Şimdiye kadar yayımladığı belki de en içgörülü albüm olduğu minvalinde bir beyanla albümü sunan, en son dört yıl evvel Stuffed & Ready (2019) ile işittiğimiz canımız Clementine Creevy ikinci albümü Haxel Princess’ten (2014) beri ilk defa prodüktör koltuğunda oturuyor. Creevy’nin samimi ve sert dürüstlüğüyle yine yükselip sarsıldığımız albüm, garage rock elementlerini beklendik şekilde iyi kullanıyor; Cleevy’nin kendi karakterini masaya yatırışındaki yoğunlukla paralel biçimde yaylı ve üflemeli detaylara da yer veriyor kimi yerlerde. Kendisinden duymaya alışık olmadığımız türleri de deneyen, rahatlıkla “boş yok” tabirinin yakıştırılabileceğine inandığımız koleksiyon, duygusal anlamda çıplak ve güçlü olma boyutuyla orantılı olarak iyi düşünülmüş bir iş. 

ALBÜM: Blonde Redhead – Sit Down For Dinner
(section1) 

Blonde Redhead neredeyse 10 senelik bir aradan sonra 10. stüdyo albümüyle geri döndü. Bundan önceki iki koleksiyonda tam olarak yakalanamayan Blonde Redhead esansı biraz daha yatıştırılmış bir hâlinde ama yine burada. Son iki senedir yayımlanan çoğu albüm gibi Sit Down For Dinner’ın da en büyük “ilham”larından ve tetikleyicilerinden biri pandemi olmuş. Hatta albümün ismi de Kazu Makino’nun pandemi sırasında dünyasına çekildiği, Joan Didion’ın eşinin ölümünün retrospektif bir güncesini tutan A Year of Magical Thinking kitabındaki “Sit down for dinner / And the life as you know it ends” dizelerinden geliyormuş. Kayıt genelinde, Blonde Redhead’den daha önce görmediğimiz bir tavırda: Gizemini neredeyse daha kucaklayıcı bir hâle dönüştürmüş, dolayısıyla dinleyicisini içine davet etmek konusunda rahat. Bu uzunçalarda üçlü, kendini dream pop sularına bırakmış. Sık sık akustik enstrümantasyola karşılaşıyoruz; albüme belki ruhunu ve groove’unu veren, hayranlıkla dinlediğimiz perküsyon yürüyüşlerinden de bahsetmezsek olmaz — “Snowman”in son bir buçuk dakikasını özellikle öneriyoruz. 

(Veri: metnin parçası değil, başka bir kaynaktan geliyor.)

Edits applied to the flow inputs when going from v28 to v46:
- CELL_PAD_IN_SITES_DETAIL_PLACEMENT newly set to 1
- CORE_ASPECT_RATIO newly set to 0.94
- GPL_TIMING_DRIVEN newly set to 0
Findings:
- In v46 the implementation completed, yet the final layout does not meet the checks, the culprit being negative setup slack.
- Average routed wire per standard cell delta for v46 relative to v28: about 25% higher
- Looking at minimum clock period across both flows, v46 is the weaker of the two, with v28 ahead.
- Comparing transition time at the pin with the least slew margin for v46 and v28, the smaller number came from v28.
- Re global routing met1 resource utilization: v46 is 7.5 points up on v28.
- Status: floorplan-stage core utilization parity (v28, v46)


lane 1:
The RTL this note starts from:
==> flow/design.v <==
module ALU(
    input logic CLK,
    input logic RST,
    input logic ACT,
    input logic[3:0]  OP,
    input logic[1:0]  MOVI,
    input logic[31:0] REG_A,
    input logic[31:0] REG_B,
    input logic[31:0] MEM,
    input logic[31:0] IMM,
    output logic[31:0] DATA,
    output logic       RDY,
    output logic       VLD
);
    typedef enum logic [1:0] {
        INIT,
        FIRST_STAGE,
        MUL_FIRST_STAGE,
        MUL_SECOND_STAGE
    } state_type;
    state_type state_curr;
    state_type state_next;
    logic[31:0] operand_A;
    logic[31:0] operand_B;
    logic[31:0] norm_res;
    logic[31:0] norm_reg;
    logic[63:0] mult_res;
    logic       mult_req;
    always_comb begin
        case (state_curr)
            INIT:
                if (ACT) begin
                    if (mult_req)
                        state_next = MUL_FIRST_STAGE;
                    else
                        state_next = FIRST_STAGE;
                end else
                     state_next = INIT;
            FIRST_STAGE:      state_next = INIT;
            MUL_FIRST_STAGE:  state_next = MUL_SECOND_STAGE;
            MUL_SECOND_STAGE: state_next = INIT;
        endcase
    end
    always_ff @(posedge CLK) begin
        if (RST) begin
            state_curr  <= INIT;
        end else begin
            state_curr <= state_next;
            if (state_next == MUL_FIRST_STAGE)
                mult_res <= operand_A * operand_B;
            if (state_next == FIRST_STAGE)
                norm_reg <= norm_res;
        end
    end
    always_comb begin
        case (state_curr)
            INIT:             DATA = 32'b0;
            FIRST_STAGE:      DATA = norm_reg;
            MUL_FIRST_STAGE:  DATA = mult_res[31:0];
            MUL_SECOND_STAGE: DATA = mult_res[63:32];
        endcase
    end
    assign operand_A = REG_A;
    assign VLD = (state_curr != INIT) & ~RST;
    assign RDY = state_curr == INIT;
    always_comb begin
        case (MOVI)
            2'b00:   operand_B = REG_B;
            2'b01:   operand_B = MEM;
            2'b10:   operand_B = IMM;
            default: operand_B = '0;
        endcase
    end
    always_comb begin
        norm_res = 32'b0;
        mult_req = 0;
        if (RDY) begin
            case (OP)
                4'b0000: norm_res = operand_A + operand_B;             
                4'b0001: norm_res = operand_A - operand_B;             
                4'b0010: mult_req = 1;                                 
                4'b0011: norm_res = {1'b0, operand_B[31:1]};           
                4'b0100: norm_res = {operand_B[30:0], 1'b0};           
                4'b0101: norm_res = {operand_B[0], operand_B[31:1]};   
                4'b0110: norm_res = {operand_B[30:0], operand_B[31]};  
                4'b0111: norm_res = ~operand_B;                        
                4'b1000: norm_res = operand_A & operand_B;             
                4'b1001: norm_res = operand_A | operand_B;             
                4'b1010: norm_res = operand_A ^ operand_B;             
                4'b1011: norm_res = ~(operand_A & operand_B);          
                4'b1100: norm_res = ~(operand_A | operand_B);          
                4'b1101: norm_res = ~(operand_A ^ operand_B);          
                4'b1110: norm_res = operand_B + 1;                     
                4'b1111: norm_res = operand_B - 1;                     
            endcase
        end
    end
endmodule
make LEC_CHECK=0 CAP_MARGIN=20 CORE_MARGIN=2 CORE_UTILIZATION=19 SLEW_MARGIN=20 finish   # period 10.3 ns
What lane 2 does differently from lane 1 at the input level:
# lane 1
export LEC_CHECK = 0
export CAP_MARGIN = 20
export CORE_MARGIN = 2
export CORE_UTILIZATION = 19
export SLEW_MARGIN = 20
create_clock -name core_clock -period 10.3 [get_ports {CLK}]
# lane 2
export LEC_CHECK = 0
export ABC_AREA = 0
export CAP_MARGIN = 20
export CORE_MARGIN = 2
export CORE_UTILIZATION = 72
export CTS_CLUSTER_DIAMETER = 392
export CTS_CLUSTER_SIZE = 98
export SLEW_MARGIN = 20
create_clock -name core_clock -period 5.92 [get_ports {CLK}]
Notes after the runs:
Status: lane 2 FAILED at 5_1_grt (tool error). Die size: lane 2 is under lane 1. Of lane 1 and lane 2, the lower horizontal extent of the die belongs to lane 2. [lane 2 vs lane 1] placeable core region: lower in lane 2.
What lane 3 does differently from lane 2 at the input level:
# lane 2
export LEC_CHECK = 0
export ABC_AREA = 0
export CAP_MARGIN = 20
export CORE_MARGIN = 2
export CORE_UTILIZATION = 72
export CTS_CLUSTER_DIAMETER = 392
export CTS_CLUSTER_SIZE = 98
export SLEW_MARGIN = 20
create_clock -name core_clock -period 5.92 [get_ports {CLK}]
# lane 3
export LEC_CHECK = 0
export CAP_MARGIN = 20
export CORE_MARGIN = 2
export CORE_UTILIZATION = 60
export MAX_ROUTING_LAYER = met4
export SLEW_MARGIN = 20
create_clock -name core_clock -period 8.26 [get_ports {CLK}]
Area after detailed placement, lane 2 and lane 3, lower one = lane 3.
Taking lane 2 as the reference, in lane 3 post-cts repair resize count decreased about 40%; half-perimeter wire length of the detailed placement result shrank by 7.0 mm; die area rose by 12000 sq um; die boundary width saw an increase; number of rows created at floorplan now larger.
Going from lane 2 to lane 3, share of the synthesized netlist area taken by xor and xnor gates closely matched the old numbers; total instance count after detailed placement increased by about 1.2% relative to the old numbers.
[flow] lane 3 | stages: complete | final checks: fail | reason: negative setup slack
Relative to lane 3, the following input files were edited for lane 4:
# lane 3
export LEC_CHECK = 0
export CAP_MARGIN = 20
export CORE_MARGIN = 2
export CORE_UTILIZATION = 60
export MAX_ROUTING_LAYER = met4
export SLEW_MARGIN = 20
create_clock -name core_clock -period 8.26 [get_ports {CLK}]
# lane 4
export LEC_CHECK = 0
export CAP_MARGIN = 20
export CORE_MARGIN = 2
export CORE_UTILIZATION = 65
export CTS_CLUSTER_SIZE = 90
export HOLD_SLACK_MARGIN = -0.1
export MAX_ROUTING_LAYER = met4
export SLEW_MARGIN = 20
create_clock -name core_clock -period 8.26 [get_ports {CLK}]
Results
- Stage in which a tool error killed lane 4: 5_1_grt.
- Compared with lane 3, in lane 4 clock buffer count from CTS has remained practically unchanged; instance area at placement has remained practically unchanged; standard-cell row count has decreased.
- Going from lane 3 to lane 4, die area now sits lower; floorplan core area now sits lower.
==> v13 <==
## Top_1553B_APB
module Top_1553B_APB
(
  APB_CLK,
  APB_RESETn,
  APB_RDATA,
  APB_READY,
  APB_SLVERR,
  APB_STRB,
  APB_PROT, 
  APB_ADDR,
  APB_ENABLE,
  APB_WRITE,
  APB_WDATA,
  APB_SEL,
  rx0_1553,
  tx0_1553,
  tx0_en,
  rx1_1553,
  tx1_1553,
  tx1_en
);
localparam DATAWIDTH = 32;
localparam APB_STRB_WIDTH = 8;
localparam REGSNUM = 8;
localparam REGS_ADDRWIDTH = 3;
input                               APB_CLK;
input                               APB_RESETn;
output [DATAWIDTH-1 : 0]            APB_RDATA;
output                              APB_READY;
output                              APB_SLVERR;
input  [APB_STRB_WIDTH-1 : 0]       APB_STRB;
input  [2 : 0]                      APB_PROT;
input  [DATAWIDTH-1 : 0]            APB_ADDR;
input                               APB_ENABLE;
input                               APB_WRITE;
input  [DATAWIDTH-1 : 0]            APB_WDATA;
input                               APB_SEL;
input     [1:0] rx0_1553;
output    [1:0] tx0_1553;
output    tx0_en;
input     [1:0] rx1_1553;
output    [1:0] tx1_1553;
output    tx1_en;
wire [DATAWIDTH*REGSNUM-1 : 0]    RegsDataOut;
wire [DATAWIDTH*REGSNUM-1 : 0]    RegsDataIn;
wire                              beWrdOut;
wire                              beReadOut;
wire [REGS_ADDRWIDTH-1 : 0]       RegsAddrOut;
APB_Slave_Interface#(
    .DATAWIDTH  (DATAWIDTH),
  ...
clock: 7.19 ns
lec_check: 0
abc_area: 1
cap_margin: 20
core_margin: 2
core_utilization: 72
cts_cluster_diameter: 203
max_routing_layer: met4
place_density_lb_addon: 0.03
setup_slack_margin: 1.98
slew_margin: 20
tns_end_percent: 5
run.sh (not shown) runs the stock make flow with config.mk's settings and CLKGATE_MAP_FILE=.
==> inputs of v34, as changes to v13 <==
==> flow/config.mk (replaced) <==
export PLATFORM = sky130hd
export DESIGN_NAME = Top_1553B_APB
export DESIGN_NICKNAME = Top_1553B_APB
export VERILOG_FILES = /design/flow/design.v
export SDC_FILE = /design/flow/constraint.sdc
export NUM_CORES = 4
export LEC_CHECK = 0
export CAP_MARGIN = 20
export CORE_MARGIN = 2
export CORE_UTILIZATION = 72
export CTS_CLUSTER_SIZE = 17
export SETUP_SLACK_MARGIN = 0.69
export SLEW_MARGIN = 20
==> flow/constraint.sdc (replaced) <==
create_clock -name core_clock -period 2.33 [get_ports {APB_CLK}]
set_input_delay 0.4660 -clock core_clock [delete_from_list [all_inputs] [get_ports {APB_CLK}]]
set_output_delay 0.4660 -clock core_clock [all_outputs]
set_load 0.01 [all_outputs]
==> inputs of v17, as changes to v13 <==
==> flow/config.mk (replaced) <==
export PLATFORM = sky130hd
export DESIGN_NAME = Top_1553B_APB
export DESIGN_NICKNAME = Top_1553B_APB
export VERILOG_FILES = /design/flow/design.v
export SDC_FILE = /design/flow/constraint.sdc
export NUM_CORES = 4
export LEC_CHECK = 0
export CAP_MARGIN = 20
export CORE_MARGIN = 2
export CORE_UTILIZATION = 70
export CTS_CLUSTER_SIZE = 17
export SLEW_MARGIN = 20
==> flow/constraint.sdc (replaced) <==
create_clock -name core_clock -period 2.49 [get_ports {APB_CLK}]
set_input_delay 0.4980 -clock core_clock [delete_from_list [all_inputs] [get_ports {APB_CLK}]]
set_output_delay 0.4980 -clock core_clock [all_outputs]
set_load 0.01 [all_outputs]
==> impl_summary.log <==
[flow] summary of implementation run
INFO  metric power.static_leakage = 25.1 nW
INFO  metric layout.failed_checks = setup timing
INFO  metric cts.reportedPaths.clkPinSlew = 0.06 ns
INFO  metric hold_depth = 2
INFO  metric setup_viol = 6
INFO  metric chip_area = 0.0965 sq mm
INFO  metric worst_slack = -0.0816 ns
INFO  metric met1_usage = 44.5%
INFO  metric outcome = finished with violations
Source of the figures above: v17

TEKLİ: Promiseland & Julian Casablancas – 3D Flower
(Cult Records)

Casablancas ve onun tarafından bizzat “Anarşinin Gelecek Prensi” ilan edilmiş çok disiplinli Johann Rashid’den epey heyecanlandıran, fütüristik olduğu kadar retro bir tekli. Klibiyle fantastik mecralarda geçen GTA’msı bir maceraya davet etmiş dinleyicilerini. Kaotik ama statik, gergin ve merak uyandıran bir parça.

ALBÜM: Oliver Tree – Alone In A Crowd
(Atlantic Records)

Her albümünde yeni bir saç kesimiyle yeni bir karaktere bürünen Oliver Tree, bu sefer Cornelius Cummings adında bir moda tasarımcısı. Alone In A Crowd’un yapım aşamasında “When I’m Down” parçasıyla viral olup global bir başarı sağlayan müzisyen, NPR’a verdiği bir röportajda bu süreçte milyonlarca takipçiye ulaşmasına rağmen özel hayatında gittikçe yalnızlıştığını, ruhuna kötü gelen bir dönemden geçtiğini anlatıyor. Pop, rap, hip-hop arasında paslaşan dans şarkılarına sosyal medyanın toksikliği, modern zamanların yalnızlığı, yabancılaşma gibi karanlık hislerini saklıyor.